The dictionary information further includes a unit character string indicating a unit,
The processor is
Referencing the dictionary information, executing a determination procedure for determining whether the undesired item name character string corresponds to the unit character string,
The association procedure further calculates the reliability based on the determination result determined by the determination procedure, and generates the item name column with hierarchy and the item data correspondence column according to the calculated reliability. 4. The document processing method according to claim 3, wherein the original undesired item name character string is associated.
The dictionary information further includes a unit designation character string that is an item name that designates a unit,
The processor is
Referring to the dictionary information, at least one of the item name of the lowermost layer in the left direction or the item name of the lowermost layer in the upper direction in the item name string with hierarchy is the unit designating character. Run the discriminating procedure to determine if it falls under the column,
The association procedure further calculates the reliability based on the determination result determined by the determination procedure, and generates the hierarchical item name column and the item data correspondence column according to the calculated reliability. 4. The document processing method according to claim 3, wherein the original undesired item name character string is associated.
4. The document processing method according to claim 3, wherein the output procedure outputs a screen for displaying in order of the reliability for each undesired item name character string associated with the item name string with hierarchy.
In the output procedure, when any undesired item name character string is selected on the screen displayed in the order of high reliability, the search result in the left direction for the selected undesired item name character string and the 9. The document processing method according to claim 8, wherein a screen for displaying a downward search result on the document is output.

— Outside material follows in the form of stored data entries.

===== src/hw/rtl/clx_pkg.sv =====
`timescale 1ns / 1ps
package clx_pkg;

  localparam int POSITION_BITS_DEF = 16;
  localparam int VALUE_BITS_DEF    = 31;
  localparam int QUEUE_DEPTH       = 4;
  localparam int KW_MAX_LEN        = 6;

  typedef enum logic [2:0] {
    MODE_IDLE,
    MODE_WORD,
    MODE_NUMBER,
    MODE_OP,
    MODE_ERROR
  } scan_mode_e;

  typedef enum logic [3:0] {
    KIND_OP,
    KIND_IDENT,
    KIND_NUMBER,
    KIND_RETURN,
    KIND_IF,
    KIND_ELSE,
    KIND_WHILE,
    KIND_FOR,
    KIND_END,
    KIND_ERROR
  } tok_kind_e;

  typedef enum logic [3:0] {
    OP_NONE,
    OP_ADD,
    OP_SUB,
    OP_MUL,
    OP_DIV,
    OP_LPAREN,
    OP_RPAREN,
    OP_LT,
    OP_GT,
    OP_ASSIGN,
    OP_SEMI,
    OP_EQ,
    OP_NE,
    OP_LE,
    OP_GE
  } op_code_e;

  typedef struct packed {
    logic [3:0]                    token_kind;
    logic [3:0]                    op_code;
    logic [POSITION_BITS_DEF-1:0]  start_res;
    logic [POSITION_BITS_DEF-1:0]  length;
    logic [VALUE_BITS_DEF-1:0]     number_value;
    logic                          saturated;
    logic                          last;
  } tok_def_t;

  function automatic op_code_e single_op(input logic [7:0] c);
    unique case (c)
      "+":     single_op = OP_ADD;
      "-":     single_op = OP_SUB;
      "*":     single_op = OP_MUL;
      "/":     single_op = OP_DIV;
      "(":     single_op = OP_LPAREN;
      ")":     single_op = OP_RPAREN;
      "<":     single_op = OP_LT;
      ">":     single_op = OP_GT;
      "=":     single_op = OP_ASSIGN;
      ";":     single_op = OP_SEMI;
      default: single_op = OP_NONE;
    endcase
  endfunction

  function automatic op_code_e pair_op(input logic [7:0] c);
    unique case (c)
      "=":     pair_op = OP_EQ;
      "!":     pair_op = OP_NE;
      "<":     pair_op = OP_LE;
      default: pair_op = OP_GE;
    endcase
  endfunction

  // The length argument is zero when the word is too long to be a keyword.
  function automatic tok_kind_e kw_kind(input logic [KW_MAX_LEN-1:0][7:0] w,
                                        input logic [2:0] n);
    kw_kind = KIND_IDENT;
    if (n == 3'd2 && w[0] == "i" && w[1] == "f") begin
      kw_kind = KIND_IF;
    end
    if (n == 3'd3 && w[0] == "f" && w[1] == "o" && w[2] == "r") begin
      kw_kind = KIND_FOR;
    end
    if (n == 3'd4 && w[0] == "e" && w[1] == "l" && w[2] == "s" && w[3] == "e") begin
      kw_kind = KIND_ELSE;
    end
    if (n == 3'd5 && w[0] == "w" && w[1] == "h" && w[2] == "i" && w[3] == "l" &&
        w[4] == "e") begin
      kw_kind = KIND_WHILE;
    end
    if (n == 3'd6 && w[0] == "r" && w[1] == "e" && w[2] == "t" && w[3] == "u" &&
        w[4] == "r" && w[5] == "n") begin
      kw_kind = KIND_RETURN;
    end
  endfunction

endpackage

A document processing apparatus comprising: a processor that executes a program; and a memory that stores a program executed by the processor,
The processor is
The certain character string and the character string existing in the right direction are concatenated to the right direction and the downward direction from a certain character string group in the document or a region including the certain character string, and the certain character A document processing apparatus that generates a multiple hypothesis document structure network by concatenating a string and the character string existing in the downward direction.
In a computer having a processor that executes a program and a memory that stores a program executed by the processor,
The certain character string and the character string existing in the right direction are concatenated to the right direction and the downward direction from a certain character string group in the document or a region including the certain character string, and the certain character A document processing program for generating a multiple hypothesis document structure network by connecting a string and a character string existing in the downward direction.